A Waste Connections truck collects garbage in Clark County. Image courtesy Waste Connections, Southwest Washington
A Waste Connections truck collects garbage in Clark County. Image courtesy Waste Connections, Southwest Washington

That was a major blow to the recycling industry, and a wake-up call that more needed to be done to address the problem. According to Waste Connections of Southwest Washington, that meant hiring more people, and slowing down the machines that sort through the recycled materials, in an effort to pull out plastics, food waste, and other things that shouldn’t have ended up in those blue bins.

“What we have noticed, and what we’ve learned through contamination studies, is that when we are in doubt we assume that it is best to put it in the recycling bin,” said Travis Dutton, solid waste program manager for Clark County Public Health at this week’s council meeting. “That ends up contaminating and reducing the value of the materials that we can collect and process.”

The other issue, adds Dutton, is that materials coming into people’s homes have changed more quickly than the technologies to recycle them. It has made getting information to customers about what can and can’t go in the recycling bin more difficult.

All of that, says Waste Connections, has cut $4 million out of their bottom line in the last two years. As such, they wanted to renegotiate their contract with the county in order to add an additional charge aimed at the extra cost of doing business now with China’s restrictions and the crush that has put on domestic recyclers.

“We are the only county in which these recycling companies do not go through a formal rate review with the Utilities and Transportation Commission (UTC),” said Dutton, “however in all of these other areas that are under the UTC we feel comfortable that our potential increase of $2 would be in line with what’s happening around the rest of the state.”

Statewide, recyclers have implemented similar increases, from $1.59 increase in Whitman County, to an increase of up to $5.26 per month in Snohomish County.

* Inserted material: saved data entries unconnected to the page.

`config.mk`:
```
export PLATFORM = sky130hd
export DESIGN_NAME = stt_queue
export DESIGN_NICKNAME = d
export VERILOG_FILES = /design/src/rtl/core/stt_pkg.sv /design/src/rtl/core/stt_queue.sv
export SDC_FILE = /design/constraint.sdc
export NUM_CORES = 1
export LEC_CHECK = 0
export ABC_AREA = 1
export BUFFER_PORTS_ARGS = -buffer_cell sky130_fd_sc_hd__buf_2
export CAP_MARGIN = 15
export CORE_AREA = 3 3 603 605
export DETAILED_ROUTE_END_ITERATION = 8
export DIE_AREA = 0 0 606 608
export PLACE_DENSITY = 0.41
export REMOVE_ABC_BUFFERS = 1
export SLEW_MARGIN = 15
export SYNTH_ARGS = -nofsm -noshare
export SYNTH_HDL_FRONTEND = slang
export SYNTH_SLANG_ARGS = --single-unit
```
`constraint.sdc`:
```
create_clock -name clk -period 42.8 [get_ports clk]
set_clock_uncertainty 0.1 [all_clocks]
set_input_delay 4.28 -clock clk [delete_from_list [all_inputs] [get_ports clk]]
set_output_delay 4.28 -clock clk [all_outputs]
set_load 0.02 [all_outputs]
```
`src/rtl/core/stt_pkg.sv`:
```
// Shared types and constants for the spline trail tessellator.
// Holds the item structs, window row layout and Catmull-Rom weight table.
// No dependencies.
package stt_pkg;

  localparam int COORD_WIDTH = 32;
  localparam int WIN_PAIRS   = 4;
  localparam int LANES       = 3;
  localparam int WGT_W       = 9;
  localparam int PRD_W       = COORD_WIDTH + WGT_W;
  localparam int ACC_W       = PRD_W + 2;
  localparam int ROUND_SHIFT = 7;
  localparam logic signed [ACC_W-1:0] ROUND_BIAS = ACC_W'(64);

  localparam int Q_DEPTH = 2;
  localparam int Q_PTR_W = $clog2(Q_DEPTH);
  localparam int Q_CNT_W = $clog2(Q_DEPTH + 1);

  localparam logic [1:0] LAST_SLOT = 2'd3;
  localparam logic [3:0] LAST_VERT = 4'd15;

  // Curve weights in 1/128ths, row = s in quarters, column = P0..P3
  localparam logic signed [WGT_W-1:0] SPLINE_W [5][4] = '{
    '{ 9'sd0,   9'sd128,  9'sd0,   9'sd0 },
    '{-9'sd9,   9'sd111,  9'sd29, -9'sd3 },
    '{-9'sd8,   9'sd72,   9'sd72, -9'sd8 },
    '{-9'sd3,   9'sd29,   9'sd111, -9'sd9 },
    '{ 9'sd0,   9'sd0,    9'sd128, 9'sd0 }
  };

  typedef struct packed {
    logic                          trail_select;
    logic signed [COORD_WIDTH-1:0] tip_x;
    logic signed [COORD_WIDTH-1:0] tip_y;
    logic signed [COORD_WIDTH-1:0] tip_z;
    logic signed [COORD_WIDTH-1:0] base_x;
    logic signed [COORD_WIDTH-1:0] base_y;
    logic signed [COORD_WIDTH-1:0] base_z;
  } in_item_t;

  typedef struct packed {
    logic signed [COORD_WIDTH-1:0] vert_x;
    logic signed [COORD_WIDTH-1:0] vert_y;
    logic signed [COORD_WIDTH-1:0] vert_z;
    logic [2:0]                    tex_u;
    logic                          tex_v;
    logic                          last_vertex;
  } out_item_t;

  typedef struct packed {
    logic signed [COORD_WIDTH-1:0] tip_x;
    logic signed [COORD_WIDTH-1:0] tip_y;
    logic signed [COORD_WIDTH-1:0] tip_z;
    logic signed [COORD_WIDTH-1:0] base_x;
    logic signed [COORD_WIDTH-1:0] base_y;
    logic signed [COORD_WIDTH-1:0] base_z;
  } pair_t;

  // One full window, pair[0] oldest
  typedef struct packed {
    pair_t [WIN_PAIRS-1:0] pair;
  } snap_t;

  typedef struct packed {
    logic full;
    logic empty;
  } q_stat_t;

endpackage

```
`src/rtl/core/stt_queue.sv`:
```
// Two-entry job queue of full windows between front end and back end.
// Depends on stt_pkg.
module stt_queue (
  input  logic             clk,
  input  logic             rst_n,
  input  logic             push,
  input  stt_pkg::snap_t   push_data,
  input  logic             pop,
  output stt_pkg::q_stat_t stat,
  output stt_pkg::snap_t   head
);

  stt_pkg::snap_t                q_r [stt_pkg::Q_DEPTH];
  logic [stt_pkg::Q_PTR_W-1:0]   wr_ptr_r;
  logic [stt_pkg::Q_PTR_W-1:0]   rd_ptr_r;
  logic [stt_pkg::Q_CNT_W-1:0]   cnt_r;
  logic                          do_push;
  logic                          do_pop;

  always_comb begin
    stat.full  = (cnt_r == stt_pkg::Q_CNT_W'(stt_pkg::Q_DEPTH));
    stat.empty = (cnt_r == '0);
    do_push    = push && !stat.full;
    do_pop     = pop && !stat.empty;
    head       = q_r[rd_ptr_r];
  end

  always_ff @(posedge clk) begin
    if (!rst_n) begin
      wr_ptr_r <= '0;
      rd_ptr_r <= '0;
      cnt_r    <= '0;
    end else begin
      if (do_push) wr_ptr_r <= wr_ptr_r + 1'b1;
      if (do_pop)  rd_ptr_r <= rd_ptr_r + 1'b1;
      if (do_push && !do_pop)      cnt_r <= cnt_r + 1'b1;
      else if (do_pop && !do_push) cnt_r <= cnt_r - 1'b1;
    end
  end

  always_ff @(posedge clk) begin
    if (do_push) q_r[wr_ptr_r] <= push_data;
  end

endmodule

```
Word level (Yosys, flattened, before mapping):

Memory sizes are Yosys's and may differ from the RTL's. A register that Yosys moved wholly into a read port is not among the register bits.
Cells that the tools add are included.

* register bits: 4
* bits in latches: 0
* RAM bits: 1536
* memory bits (read-only): 0
* output and inout port bits: 770
* logic and storage cells: 25
* memories: 1

* add/subtract/negate cells: 4
* $mul: 0
* divide/modulo/power cells: 0
* $lt $le $gt $ge: 0
* equality and inequality tests: 1
* shifts and indexed selects: 0
* multiplexer cells: 6
* bitwise logic cells: 0
* reduce and logical (&&, ||, !) cells: 10

Memories
* q_r: words 2, bits a word 768, rd ports 1, clocked after memory_dff 1, write ports 1, line stt_queue.sv:13 `stt_pkg::snap_t q_r [stt_pkg::Q_DEPTH];`

Operators by type and width (count)
* logical AND 1 bit: 4
* zero test 1 bit: 4
* 2-to-1 mux 1 bit: 4
* 2-to-1 mux 2 bit: 2
* adder 1 bit (second input constant): 2
* adder 2 x 1 -> 2 bit (second input constant): 1
* == test 2 bit (second input constant): 1
* zero test 2 bit: 1
* nonzero test 2 bit: 1
* subtractor 2 x 1 -> 2 bit (second input constant): 1

Longest topological paths before layout:

* word-level depth: 7
* depth in mapped cells: 10
* gate-level depth less buffers: 10

Least setup slack after synthesis:

OpenSTA, ideal clock, no wires.

* path type: in2reg
* from: in push
* to: mem q_r[0][0] in the netlist's numbering, enable pin
* library setup time: 1.925 ns
* arrival: 36.172 ns
* path slack: 4.603 ns
* stages on the path: 2
* buffers on the path: 0
* cells stage by stage: o21ai_0 nor2_1

* longest elaborated chain between the ends: 3

RTL lines
* start, declared: line stt_queue.sv:6 `input logic push,`
* logical AND 1 bit: line stt_queue.sv:23 `do_push = push && !stat.full;`
* 2-to-1 mux 1 bit: line stt_queue.sv:42 `if (do_push) q_r[wr_ptr_r] <= push_data;`
* 2-to-1 mux 1 bit (implied by the code): line stt_queue.sv:42
* end, declared: line stt_queue.sv:13

No other way between the ends.

==> qor.yml <==
status:
  status: "finished clean"
sta:
  hold_violations: 0
  finalCritPeriodShare_pct: 23.8
  min_period_ns: 10.17
  worst_hold_slack_ns: 0.400
  timing_worst_slew_pin_value_ns: 1.03
  tns_ns: 0
  finalMaxSlewViolations: 0
  relSlewSlack_pct: 31.3
  fin_ws_ns: 32.63
  grt_setup_unrepaired: "false"
  fmax_mhz: 98.4
  setup_viol_count_final: 0
yosys:
  netlist.top_cell.by_area: "sky130_fd_sc_hd__edfxtp_1"
  syn-cell-area_um2: 55600
  postSynthCellCount: 2427
  async_reset_ff_share_pct: 0
  synth_enable_flop_cells: 1536
  netlist_top_cells_area: "sky130_fd_sc_hd__edfxtp_1 83%, sky130_fd_sc_hd__mux2_2 16%, sky130_fd_sc_hd__buf_4 0.82%"
  synth-seq-area-share_pct: 83.1
  yosys_warns: 0
  dominantRegCellSynth: "sky130_fd_sc_hd__edfxtp_1"
  synth.top_cell.area_share_pct: 82.9
  synth.ff_latch_count: 1541
  syn-mean-instance-area_um2: 22.9
  synth_cell_types: 14
clock_network:
  tritoncts_clock_tree: "built"
  cts_hold_buffers: 0
  clock_pin_slew_on_the_worst_setup_and_hold_paths_ns: 0.06
  htreeDepth: 4
  post_cts_resized: 0
  cts_sink_count: 1541
  worst_skew_pair.late_latency_ns: 0.83
  max-clock-path-buffers: 4
  cts-buffers-inserted: 193
  cts-root-buf: "sky130_fd_sc_hd__clkbuf_16"
  cts.repair_timing.setup_buffer_count: 0
pwr:
  p_leak_uw: 0.0266
  cellInternalPower_uw: 3250
  vdd_ir_drop_max_mv: 0.0364
  power_frac_clock_pct: 33.7
  power.density_nw_per_um2: 63.2
  power.sequential.fraction_pct: 41.2
  sw_frac_of_total_pct: 31.9
  combPwrFrac_pct: 25.1
  switching_power_uw: 1520
route:
  routed-via-count: 31200
  routed.top_layer: "met5"
  post_drt_wl_per_cell_um: 26.7
  drt_iter0_markers: 1888
  detailroute.wirelength.met3_um: 27500
  drt-vias-per-instance: 3.42
  detailroute.wirelength.met2_um: 120000
  route.detailed.drc: 0
  ant_nets: 0
  detail_route.wirelength.met1_um: 84300
  first_pass_iters: 5
  wire_length_reported_by_the_detailed_router_um: 243000
finish:
  layout.filler_cells: 37900
  layout_area_overhead_pct: 35.6
  final_layout_size_suffix_gt1_share_pct: 61.3
  most_frequent_cells_in_the_layout: "1541 x sky130_fd_sc_hd__buf_2, 1536 x sky130_fd_sc_hd__edfxtp_1, 768 x sky130_fd_sc_hd__mux2_2"
  layout.nets: 4888
  post-route-util_pct: 21.0
  final_common_cell: "sky130_fd_sc_hd__buf_2"
  stdcell_area_um2: 75400
floorplanning:
  chipWidth_um: 606
  placementRows: 220
  floorplan.io_pins: 1542
  die-height_um: 608
  die_area_um2: 368000
  initial_utilization_pct: 15.5
  coreArea_um2: 359000
global_route:
  grt.overflow.total: 0
  grt_start_max_net_pins: 142
  number_of_global_route_vias_before_repair: 31900
  global_route_wire_length_before_repair_um: 309000
  global_route.usage.total_pct: 12.5
  antenna_violations_before_repair: 202
placement:
  gp_congestion: 0.904
  detailedPlacementHpwl_um: 191000
  dpl_cell_area_um2: 69100
  portBuffers: 1541
  worst_setup_timing_slack_at_the_placement_stage_ns: 33.32
critical_path:
  worst-endpoint-required_ns: 38.42
  path_class: "reg2out"
  worst_ep_arrival_time_ns: 5.79
  critical_path.max_fanout: 67
  reg2regPathDepth: 7
  critical_path.startpoint_type: "flop"
  critical_path.endpoint_type: "output pin"
job:
  max_cap_violations: 0
worst_hold_path:
  holdPathStages: 2
  timing.hold.worst.class: "reg2reg"
[cells in the mapped netlist, types with 3 or more instances]
master                     count
sky130_fd_sc_hd__edfxtp_1   1536
sky130_fd_sc_hd__nand2_1       6
sky130_fd_sc_hd__inv_1         9
sky130_fd_sc_hd__buf_2        18
sky130_fd_sc_hd__mux2_2      768
sky130_fd_sc_hd__buf_6         6
sky130_fd_sc_hd__dfxtp_1       5
sky130_fd_sc_hd__o21ai_0       3
sky130_fd_sc_hd__nor2_1       11
sky130_fd_sc_hd__buf_4        61
[state kept, by name, indices dropped and copies added, names as in the netlist, named ones only]
name and count:
wr_ptr_r 1, q_r 1536, rd_ptr_r 1, cnt_r 2
[metal layers]
layer | vias up | GRT usage (%)
li1 | 13200 | -
met1 | 15800 | 12.8
met2 | 1431 | 21.6
met3 | 565 | 6.29
met4 | 112 | 4.82
met5 | - | 0
[per-stage QoR]
step	power, uW	instances
finish	4770	9110
detailed placement	3240	8693
floorplan	3140	2342
CTS	4890	9042
global placement	3240	8693
global route	4980	9068
[worst max-delay path, stage by stage, from the launching register on]
cell                      delay [ns]
sky130_fd_sc_hd__dfxtp_4        0.87
sky130_fd_sc_hd__buf_4          0.75
sky130_fd_sc_hd__buf_4          0.84
sky130_fd_sc_hd__buf_4          0.82
sky130_fd_sc_hd__buf_4          0.76
sky130_fd_sc_hd__mux2_2         0.42
sky130_fd_sc_hd__buf_2          0.16
[power groups by stage]
stage	Combinational [uW]	Sequential (uW)	Clock [uW]
2_1_floorplan	800	2340	0
3_3_place_gp	1240	2000	0
3_5_place_dp	1240	2000	0
4_1_cts	1250	1970	1670
5_1_grt	1270	1980	1730
6_report	1200	1970	1610
[cell families after synthesis]
group	synth area share, %
muxes	15.5
buffers and inverters	1.17
AOI/OAI and AO/OA	0.0360
adders and majority gates	0.0225
DFF	83.1
and+or+nand+nor	0.135
[path summary, 6_finish.rpt]
kind | startpoint | to | slack, ns
min | rd_ptr_r | rd_ptr_r | 0.40
min reg2reg | rd_ptr_r | rd_ptr_r | 0.40
max | flop | head[294] | 32.63
max reg2reg | cnt_r[0] | q_r[0][434] | 37.96
[final cells by class]
type                            count  area, um^2  area share [%]
Antenna cell                       68         170           0.226
Inverter                            9        33.8          0.0448
Clock buffer                      229        5050            6.70
Timing Repair Buffer             1578        8050            10.7
Clock inverter                    120        1130            1.50
Sequential cell                  1541       46200            61.3
Tap cell                         4773        5970            7.92
Multi-Input combinational cell    792        8770            11.6
No activity file was read; power rests on OpenSTA's default activity.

The final amount for Clark County hasn’t been determined, but Waste Connections has proposed an increase of $2.44 per household for recycling.

The council voted unanimously, if reluctantly, on Tuesday to allow the negotiation to move forward.

“I’ve anticipated, whatever the final rate is, bringing that back before the council,” said County Manager Shawn Henessee. “It is, at its onset, fundamentally a policy decision for the council as far as how to go forward.”

Waste Connections has pledged to do a deeper study into potential cost-cutting measures, in addition to better outreach and education for consumers on what can go in the blue bin.